Crystal Haijing Huang, Senior Economist at IDinsight, built on this point by sharing concrete examples from ongoing partnerships. Through IDinsight’s work with IDRC and FCDO’s AI for Development initiative, as well as collaborations with Google.org, she described how mixed-methods evaluations are helping to assess AI interventions in health and behavioral science. Importantly, she highlighted that evaluations must look beyond intended outcomes to capture unintended consequences. “AI can widen inequalities just as easily as it can reduce them,” she noted. “Evaluation gives us the visibility to course-correct.”

Finally, Karla Palmer, who manages AI for Social Good and Science at Google.org, spoke from the perspective of a funder shaping the ecosystem.
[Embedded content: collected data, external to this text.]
This is an optimization exercise on Yosys and OpenROAD, whose aim is small area, a short achievable clock period and few clock cycles per item, not a production implementation.
Function was checked by simulation only, so behaviour that the tests miss may differ from the original.

<file path="design/flow/design.v">
module lpe_mul (
    input  wire [31:0] a,
    input  wire [31:0] b,
    output wire [63:0] p
);
    function [63:0] kc(input dummy);
        integer n;
        begin
            kc = 64'd0;
            for (n = 0; n < 16; n = n + 1) kc = kc - (64'd1 << (32 + 2 * n));
        end
    endfunction
    localparam [63:0] KC = kc(1'b0);
    reg [63:0] acc;
    reg [32:0] q;
    reg [2:0]  w;
    reg        one, two, neg;
    reg [33:0] ax;
    integer i, j;
    always @(*) begin
        ax  = {{2{a[31]}}, a};
        acc = KC;
        for (i = 0; i < 16; i = i + 1) begin
            w   = {b[2*i+1], b[2*i], (i == 0) ? 1'b0 : b[2*i-1]};
            one = w[1] ^ w[0];
            two = (w == 3'b100) || (w == 3'b011);
            neg = w[2];
            for (j = 0; j < 33; j = j + 1)
                q[j] = ((one & ax[j]) | (two & ((j == 0) ? 1'b0 : ax[j-1]))) ^ neg;
            acc = acc + ({31'd0, ~q[32], q[31:0]} << (2 * i)) + ({63'd0, neg} << (2 * i));
        end
    end
    assign p = acc;
endmodule
module lpe_post (
    input  wire [63:0] p,
    input  wire [5:0]  s,
    output reg  [31:0] t,
    output reg         ovf
);
    wire [64:0] q0 = {p, 1'b0};
    wire [64:0] q1 = s[5] ? {{32{p[63]}}, q0[64:32]} : q0;
    wire [48:0] q2 = s[4] ? q1[64:16] : q1[48:0];
    wire [40:0] q3 = s[3] ? q2[48:8]  : q2[40:0];
    wire [36:0] q4 = s[2] ? q3[40:4]  : q3[36:0];
    wire [34:0] q5 = s[1] ? q4[36:2]  : q4[34:0];
    wire [33:0] q6 = s[0] ? q5[34:1]  : q5[33:0];
    reg fits;
    integer k;
    always @(*) begin
        fits = 1'b1;
        for (k = 0; k < 31; k = k + 1)
            if ((k >= s) && (p[k + 32] != p[63])) fits = 1'b0;
    end
    wire [33:0] v = {q6[33], q6[33:1]} + {33'd0, q6[0]};
    always @(*) begin
        if (!fits) begin
            t   = p[63] ? 32'h80000000 : 32'h7fffffff;
            ovf = 1'b1;
        end else if (v[33:31] != 3'b000 && v[33:31] != 3'b111) begin
            t   = v[33] ? 32'h80000000 : 32'h7fffffff;
            ovf = 1'b1;
        end else begin
            t   = v[31:0];
            ovf = 1'b0;
        end
    end
endmodule
module lpe_update (
    input  wire        clk,
    input  wire        rst,
    input  wire        in_valid,
    output wire        in_ready,
    input  wire [11:0] in_tag,
    input  wire [1:0]  in_order,
    input  wire        in_cls_f,
    input  wire        in_aid,
    input  wire [5:0]  in_s0,
    input  wire [5:0]  in_s1,
    input  wire [5:0]  in_s2,
    input  wire [5:0]  in_s3,
    input  wire [31:0] in_c0,
    input  wire [31:0] in_c1,
    input  wire [31:0] in_c2,
    input  wire [31:0] in_c3,
    input  wire [31:0] in_out_min,
    input  wire [31:0] in_out_max,
    input  wire [31:0] in_lim_a,
    input  wire [31:0] in_lim_b,
    input  wire [31:0] in_xfer_lim,
    input  wire [31:0] in_x,
    input  wire [31:0] in_sp,
    input  wire [31:0] in_a,
    input  wire [31:0] in_acc1,
    input  wire [31:0] in_acc2,
    output reg         out_valid,
    input  wire        out_ready,
    output reg  [11:0] out_tag,
    output reg  [31:0] out_y,
    output reg  [31:0] out_xfer,
    output reg  [31:0] out_acc1,
    output reg  [31:0] out_acc2,
    output reg         out_sat,
    output reg         out_clamp
);
    function automatic [31:0] sat34(input [33:0] v);
        if (v[33:31] == 3'b000 || v[33:31] == 3'b111) sat34 = v[31:0];
        else sat34 = v[33] ? 32'h80000000 : 32'h7fffffff;
    endfunction
    function automatic ovf34(input [33:0] v);
        ovf34 = !(v[33:31] == 3'b000 || v[33:31] == 3'b111);
    endfunction
    reg  v0, v1, v2, sk_valid;
    wire push = v2 && !sk_valid;
    wire en2  = !v2 || !sk_valid;
    wire en1  = !v1 || en2;
    wire en0  = !v0 || en1;
    assign in_ready = en0;
    always @(posedge clk) begin
        if (rst) begin
            v0 <= 1'b0;
            v1 <= 1'b0;
            v2 <= 1'b0;
        end else begin
            if (en0) v0 <= in_valid;
            if (en1) v1 <= v0;
            if (en2) v2 <= v1;
        end
    end
    wire [33:0] e_raw = {{2{in_x[31]}}, in_x} - {{2{in_sp[31]}}, in_sp};
    reg [11:0] r0_tag;
    reg [1:0]  r0_order;
    reg        r0_cls, r0_aid, r0_eovf;
    reg [5:0]  r0_s0, r0_s1, r0_s2, r0_s3;
    reg [31:0] r0_c0, r0_c1, r0_c2, r0_c3;
    reg [31:0] r0_e, r0_a;
    reg [31:0] r0_omin, r0_omax, r0_lima, r0_limb, r0_xlim, r0_acc1, r0_acc2;
    always @(posedge clk) begin
        if (en0) begin
            r0_tag   <= in_tag;
            r0_order <= in_order;
            r0_cls   <= in_cls_f;
            r0_aid   <= in_aid;
            r0_s0    <= in_s0;
            r0_s1    <= in_s1;
            r0_s2    <= in_s2;
            r0_s3    <= in_s3;
            r0_c0    <= in_c0;
            r0_c1    <= in_c1;
            r0_c2    <= in_c2;
            r0_c3    <= in_c3;
            r0_e     <= sat34(e_raw);
            r0_eovf  <= ovf34(e_raw);
            r0_a     <= in_a;
            r0_omin  <= in_out_min;
            r0_omax  <= in_out_max;
            r0_lima  <= in_lim_a;
            r0_limb  <= in_lim_b;
            r0_xlim  <= in_xfer_lim;
            r0_acc1  <= in_acc1;
            r0_acc2  <= in_acc2;
        end
    end
    wire [63:0] p0, p1, p2, p3;
    lpe_mul u_m0 (.a(r0_e), .b(r0_c0), .p(p0));
    lpe_mul u_m1 (.a(r0_e), .b(r0_c1), .p(p1));
    lpe_mul u_m2 (.a(r0_e), .b(r0_c2), .p(p2));
    lpe_mul u_m3 (.a(r0_a), .b(r0_c3), .p(p3));
    reg [63:0] r1_p0, r1_p1, r1_p2, r1_p3;
    reg [11:0] r1_tag;
    reg        r1_use2, r1_use3, r1_cls, r1_aid, r1_eovf;
    reg [5:0]  r1_s0, r1_s1, r1_s2, r1_s3;
    reg [31:0] r1_omin, r1_omax, r1_lima, r1_limb, r1_xlim, r1_acc1, r1_acc2;
    always @(posedge clk) begin
        if (en1) begin
            r1_p0   <= p0;
            r1_p1   <= p1;
            r1_p2   <= p2;
            r1_p3   <= p3;
            r1_tag  <= r0_tag;
            r1_use2 <= (r0_order >= 2'd2);
            r1_use3 <= (r0_order == 2'd3);
            r1_cls  <= r0_cls;
            r1_aid  <= r0_aid;
            r1_eovf <= r0_eovf;
            r1_s0   <= r0_s0;
            r1_s1   <= r0_s1;
            r1_s2   <= r0_s2;
            r1_s3   <= r0_s3;
            r1_omin <= r0_omin;
            r1_omax <= r0_omax;
            r1_lima <= r0_lima;
            r1_limb <= r0_limb;
            r1_xlim <= r0_xlim;
            r1_acc1 <= r0_acc1;
            r1_acc2 <= r0_acc2;
        end
    end
    wire [31:0] t0, t1, t2, t3;
    wire        t0_ovf, t1_ovf, t2_ovf, t3_ovf;
    lpe_post u_q0 (.p(r1_p0), .s(r1_s0), .t(t0), .ovf(t0_ovf));
    lpe_post u_q1 (.p(r1_p1), .s(r1_s1), .t(t1), .ovf(t1_ovf));
    lpe_post u_q2 (.p(r1_p2), .s(r1_s2), .t(t2), .ovf(t2_ovf));
    lpe_post u_q3 (.p(r1_p3), .s(r1_s3), .t(t3), .ovf(t3_ovf));
    wire [31:0] b_acc1 = r1_acc1;
    wire [31:0] b_acc2 = r1_acc2;
    wire [31:0] t3u    = r1_aid ? t3 : 32'd0;
    wire [33:0] y_raw  = {{2{t0[31]}}, t0} + {{2{b_acc1[31]}}, b_acc1}
                       + {{2{t3u[31]}}, t3u};
    wire [33:0] a1_sum = {{2{b_acc1[31]}}, b_acc1} + {{2{t1[31]}}, t1}
                       + {{2{b_acc2[31]}}, b_acc2};
    wire [33:0] a2_sum = {{2{b_acc2[31]}}, b_acc2} + {{2{t2[31]}}, t2};
    wire [33:0] a1_raw = r1_use2 ? a1_sum : {{2{b_acc1[31]}}, b_acc1};
    wire [33:0] a2_raw = r1_use3 ? a2_sum : {{2{b_acc2[31]}}, b_acc2};
    wire        t_ovf  = r1_eovf || t0_ovf || (r1_aid && t3_ovf)
                      || (r1_use2 && t1_ovf) || (r1_use3 && t2_ovf);
    wire signed [31:0] b_omin = r1_omin;
    wire signed [31:0] b_omax = r1_omax;
    wire signed [31:0] b_lima = r1_lima;
    wire signed [31:0] b_limb = r1_limb;
    wire signed [31:0] b_xlim = r1_xlim;
    wire        [32:0] b_xmag = b_xlim[31] ? (33'd0 - {1'b1, b_xlim}) : {1'b0, b_xlim};
    wire signed [33:0] b_xpos = {1'b0, b_xmag};
    wire signed [33:0] b_xneg = -b_xpos;
    wire signed [33:0] b_omin34 = {{2{b_omin[31]}}, b_omin};
    wire signed [33:0] b_omax34 = {{2{b_omax[31]}}, b_omax};
    reg [33:0] r2_y, r2_a1, r2_a2;
    reg        r2_tovf, r2_cls;
    reg [11:0] r2_tag;
    reg [31:0] r2_omin, r2_omax, r2_lima, r2_limb;
    reg        r2_oinv, r2_linv, r2_xz;
    reg [32:0] r2_xpos;
    reg [31:0] r2_xneg;
    reg        r2_omin_gt, r2_omin_lt, r2_omax_gt, r2_omax_lt;
    always @(posedge clk) begin
        if (en2) begin
            r2_y       <= y_raw;
            r2_a1      <= a1_raw;
            r2_a2      <= a2_raw;
            r2_tovf    <= t_ovf;
            r2_cls     <= r1_cls;
            r2_tag     <= r1_tag;
            r2_omin    <= r1_omin;
            r2_omax    <= r1_omax;
            r2_lima    <= r1_lima;
            r2_limb    <= r1_limb;
            r2_oinv    <= (b_omin > b_omax);
            r2_linv    <= (b_lima > b_limb);
            r2_xz      <= (b_xlim == 32'sd0);
            r2_xpos    <= b_xmag;
            r2_xneg    <= b_xneg[31:0];
            r2_omin_gt <= (b_omin34 > b_xpos);
            r2_omin_lt <= (b_omin34 < b_xneg);
            r2_omax_gt <= (b_omax34 > b_xpos);
            r2_omax_lt <= (b_omax34 < b_xneg);
        end
    end
    wire signed [31:0] omin = r2_omin;
    wire signed [31:0] omax = r2_omax;
    wire signed [31:0] imin = r2_lima;
    wire signed [31:0] imax = r2_limb;
    wire signed [31:0] y_sat = sat34(r2_y);
    wire               y_ovf = ovf34(r2_y);
    wire               y_lo  = (y_sat < omin);
    wire               y_gt  = (y_sat > omax);
    wire               y_hi  = y_lo ? r2_oinv : y_gt;
    wire signed [31:0] y     = y_hi ? omax : (y_lo ? omin : y_sat);
    wire               y_clamp = y_lo || y_gt;
    wire signed [31:0] a1_upd = sat34(r2_a1);
    wire               a1_ovf = ovf34(r2_a1);
    wire signed [31:0] a2_new = sat34(r2_a2);
    wire               a2_ovf = ovf34(r2_a2);
    wire               i_lo   = (a1_upd < imin);
    wire               i_gt   = (a1_upd > imax);
    wire               i_eq   = (a1_upd == imax);
    wire               i_hi   = i_lo ? r2_linv : i_gt;
    wire signed [31:0] a1_cl  = i_hi ? imax : (i_lo ? imin : a1_upd);
    wire signed [31:0] a1_new = r2_cls ? a1_cl : a1_upd;
    wire               i_clamp = i_lo ? (!i_hi || !i_eq) : i_hi;
    wire any_ovf = r2_tovf || y_ovf || a1_ovf || a2_ovf;
    wire sat     = !r2_cls && (any_ovf || y_clamp);
    wire clamp   = r2_cls && (y_clamp || i_clamp);
    wire signed [33:0] y_s34  = {{2{y_sat[31]}}, y_sat};
    wire signed [33:0] xpos34 = {1'b0, r2_xpos};
    wire signed [31:0] xneg32 = r2_xneg;
    wire ys_gt  = (y_s34 > xpos34);
    wire ys_lt  = (y_sat < xneg32);
    wire yc_gt  = y_hi ? r2_omax_gt : (y_lo ? r2_omin_gt : ys_gt);
    wire yc_lt  = y_hi ? r2_omax_lt : (y_lo ? r2_omin_lt : ys_lt);
    wire [31:0] xfer = r2_xz ? y :
                       yc_gt ? r2_xpos[31:0] :
                       yc_lt ? r2_xneg : y;
    reg [11:0] sk_tag;
    reg [31:0] sk_y, sk_xfer, sk_acc1, sk_acc2;
    reg        sk_sat, sk_clamp;
    wire out_load = !out_valid || out_ready;
    always @(posedge clk) begin
        if (rst) begin
            out_valid <= 1'b0;
            sk_valid  <= 1'b0;
        end else begin
            out_valid <= (out_valid && !out_ready) || sk_valid || push;
            sk_valid  <= sk_valid ? !out_ready : (out_valid && !out_ready && push);
        end
    end
    always @(posedge clk) begin
        if (push) begin
            sk_tag   <= r2_tag;
            sk_y     <= y;
            sk_xfer  <= xfer;
            sk_acc1  <= a1_new;
            sk_acc2  <= a2_new;
            sk_sat   <= sat;
            sk_clamp <= clamp;
        end
        if (out_load) begin
            out_tag   <= sk_valid ? sk_tag   : r2_tag;
            out_y     <= sk_valid ? sk_y     : y;
            out_xfer  <= sk_valid ? sk_xfer  : xfer;
            out_acc1  <= sk_valid ? sk_acc1  : a1_new;
            out_acc2  <= sk_valid ? sk_acc2  : a2_new;
            out_sat   <= sk_valid ? sk_sat   : sat;
            out_clamp <= sk_valid ? sk_clamp : clamp;
        end
    end
endmodule
</file>
<file path="design/flow/run.sh">
#!/bin/bash
# synth_recipe.tcl (not shown) runs the flow's synth.tcl, then flattens the netlist and writes it again
# the make line also repeats each setting of config.mk as NAME=value (left out here)
make -C /OpenROAD-flow-scripts/flow DESIGN_CONFIG=/design/flow/config.mk WORK_HOME=/design/flow/orfs CLKGATE_MAP_FILE= SYNTH_SCRIPT=/design/flow/synth_recipe.tcl finish
</file>
<file path="design/flow/config.mk">
export PLATFORM = sky130hd
export DESIGN_NAME = lpe_update
export DESIGN_NICKNAME = lpe_update
export VERILOG_FILES = /design/flow/design.v
export SDC_FILE = /design/flow/constraint.sdc
export NUM_CORES = 4
export LEC_CHECK = 0
export CAP_MARGIN = 20
export CORE_MARGIN = 2
export CORE_UTILIZATION = 40
export SLEW_MARGIN = 20
</file>
<file path="design/flow/constraint.sdc">
create_clock -name core_clock -period 42.0 [get_ports {clk}]
set_input_delay 8.4000 -clock core_clock [delete_from_list [all_inputs] [get_ports {clk}]]
set_output_delay 8.4000 -clock core_clock [all_outputs]
set_load 0.01 [all_outputs]
</file>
She described how Google.org’s funding approach to generative AI has been deliberately coupled with investments in evaluation capacity. Through initiatives like the Google.org Accelerator and a collaboration with J-PAL, Karla emphasized that philanthropy has a responsibility to align incentives so that grantees are not only developing innovative AI tools but also testing their real-world effectiveness. In her words, “funders cannot simply reward shiny pilots. We must reward evidence of meaningful, lasting impact.”

Emerging themes

Several themes emerged over the course of the discussion. The first was the need to rethink traditional evaluation methods. While randomized controlled trials and large-scale evaluations remain important, the pace of AI innovation demands more adaptive methods be deployed in parallel. Panelists pointed to rapid experimentation, proxy outcomes, and tools such as user funnel analysis—which evaluates retention at each stage of adoption—as ways to provide timely feedback without sacrificing rigor.
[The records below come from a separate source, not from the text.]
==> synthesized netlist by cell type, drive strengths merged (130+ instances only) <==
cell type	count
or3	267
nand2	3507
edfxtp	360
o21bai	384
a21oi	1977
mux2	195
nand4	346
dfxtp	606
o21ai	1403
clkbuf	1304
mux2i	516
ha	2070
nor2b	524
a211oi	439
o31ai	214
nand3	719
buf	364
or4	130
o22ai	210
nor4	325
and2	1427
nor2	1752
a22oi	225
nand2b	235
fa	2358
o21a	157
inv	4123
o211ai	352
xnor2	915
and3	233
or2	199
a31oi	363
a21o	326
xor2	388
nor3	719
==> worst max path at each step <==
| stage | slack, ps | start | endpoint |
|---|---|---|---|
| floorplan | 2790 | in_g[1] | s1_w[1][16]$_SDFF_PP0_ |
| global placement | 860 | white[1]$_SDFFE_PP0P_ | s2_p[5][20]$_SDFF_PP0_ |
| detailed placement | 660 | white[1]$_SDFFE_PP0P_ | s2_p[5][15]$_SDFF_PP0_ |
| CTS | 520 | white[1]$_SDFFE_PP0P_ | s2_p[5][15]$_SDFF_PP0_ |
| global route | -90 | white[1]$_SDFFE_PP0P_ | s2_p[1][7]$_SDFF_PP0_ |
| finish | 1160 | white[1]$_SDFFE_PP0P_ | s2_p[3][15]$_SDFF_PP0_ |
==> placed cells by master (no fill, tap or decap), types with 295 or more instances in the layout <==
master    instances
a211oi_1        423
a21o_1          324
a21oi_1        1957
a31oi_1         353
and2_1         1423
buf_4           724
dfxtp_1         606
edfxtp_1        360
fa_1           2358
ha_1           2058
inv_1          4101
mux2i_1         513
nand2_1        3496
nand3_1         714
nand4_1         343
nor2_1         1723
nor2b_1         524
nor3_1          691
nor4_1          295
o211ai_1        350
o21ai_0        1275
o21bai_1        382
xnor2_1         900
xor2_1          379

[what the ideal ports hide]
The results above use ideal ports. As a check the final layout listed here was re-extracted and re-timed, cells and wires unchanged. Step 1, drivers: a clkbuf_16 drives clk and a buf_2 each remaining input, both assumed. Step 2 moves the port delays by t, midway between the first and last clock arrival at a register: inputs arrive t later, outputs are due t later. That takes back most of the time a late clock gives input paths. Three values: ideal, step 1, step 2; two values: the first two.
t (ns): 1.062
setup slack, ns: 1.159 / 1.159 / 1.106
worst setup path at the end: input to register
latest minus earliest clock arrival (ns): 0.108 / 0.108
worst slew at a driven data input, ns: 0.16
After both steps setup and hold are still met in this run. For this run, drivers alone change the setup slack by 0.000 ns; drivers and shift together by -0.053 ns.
From an optimization exercise on the open Yosys and OpenROAD flow, aimed at small area, a short achievable clock period and few clock cycles per item; shortcuts taken in it are not production practice. In this exercise RTL edits were held to simulation tests only and were not proved equivalent to the original.

main:
Design pi_ctrl, start of the top module:
module pi_ctrl (
    input  wire        clk,
    input  wire        rst,           
    input  wire        in_valid,
    output wire        in_ready,
    input  wire [31:0] ref_in,
    input  wire [31:0] fb_in,
    input  wire [31:0] trk_in,
    input  wire [31:0] trken_in,
    input  wire [31:0] lo_in,
    input  wire [31:0] hi_in,
    input  wire [4:0]  conn,          
    input  wire [31:0] kp,            
    input  wire [31:0] kit,           
    input  wire [31:0] lo_p,          
    input  wire [31:0] hi_p,          
    input  wire [4:0]  trk_bit,       
    input  wire        flag_clr,      
    output reg         out_valid,
    output reg  [31:0] y,
    output reg  [31:0] flg,
    output reg         sat
);
For scale: roughly 930 flip-flops, roughly 400 I/O pins, roughly 100,000 µm² of cells after synthesis.
make LEC_CHECK=0 ABC_AREA=1 ABC_CLOCK_PERIOD_IN_PS=10000 CAP_MARGIN=20 CORE_MARGIN=2 CORE_UTILIZATION=50 SETUP_SLACK_MARGIN=2 SLEW_MARGIN=20 finish   # period 44.0 ns
run.sh (not shown) runs the stock make flow with config.mk's settings and CLKGATE_MAP_FILE= SYNTH_SCRIPT=/design/flow/synth_recipe.tcl, a recipe that flattens the netlist after the stock synthesis.
Testbench counts of main, summed over its fixed seeds: cycles 16,547, execs 16,000.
A second theme was the idea of shared responsibility. Evaluating AI cannot fall solely on implementers or evaluators. Funders, too, must recognize that their choices about what to finance can either encourage or discourage evidence-driven adoption. Similarly, implementers need to view evaluation not as an external imposition but as a tool to refine and strengthen their own work.

The third theme was the role of evidence in building trust. In a field where skepticism about AI runs high with good reason, transparent evaluation is the best way to separate hype from genuine impact. Evidence allows social sector leaders to move beyond fear and speculation, grounding decisions in data that reflect the realities of the communities they aim to serve.

Taken together, the panelists painted a picture of a sector at an inflection point. AI’s potential is undeniable, but so are the risks of unchecked adoption. The conversation underscored that evaluation is central to ensuring that AI applications contribute to equity and effectiveness in the social sector.

Why this conversation matters

The UNGA 80 side event underscored a critical lesson for the development community. AI can help optimize resources, target beneficiaries more effectively, and expand the reach of proven interventions. 

Governments, NGOs, and funders should adopt AI where it can add value, but must insist on evidence to guide its use. Stakeholders need to build evaluation into the DNA of every AI intervention, and share lessons openly so that successes and failures alike can inform the wider field. As a sector, we need to develop standardised approaches that can determine the impact of AI interventions at different stages of product development. 

In this era of rapid AI-driven transformation, IDinsight is committed to making evidence the foundation for responsible, cost-effective, and lasting social impact. As AI becomes an increasingly prominent tool in the social sector, generating and sharing evidence will ensure that technology serves those who need it most.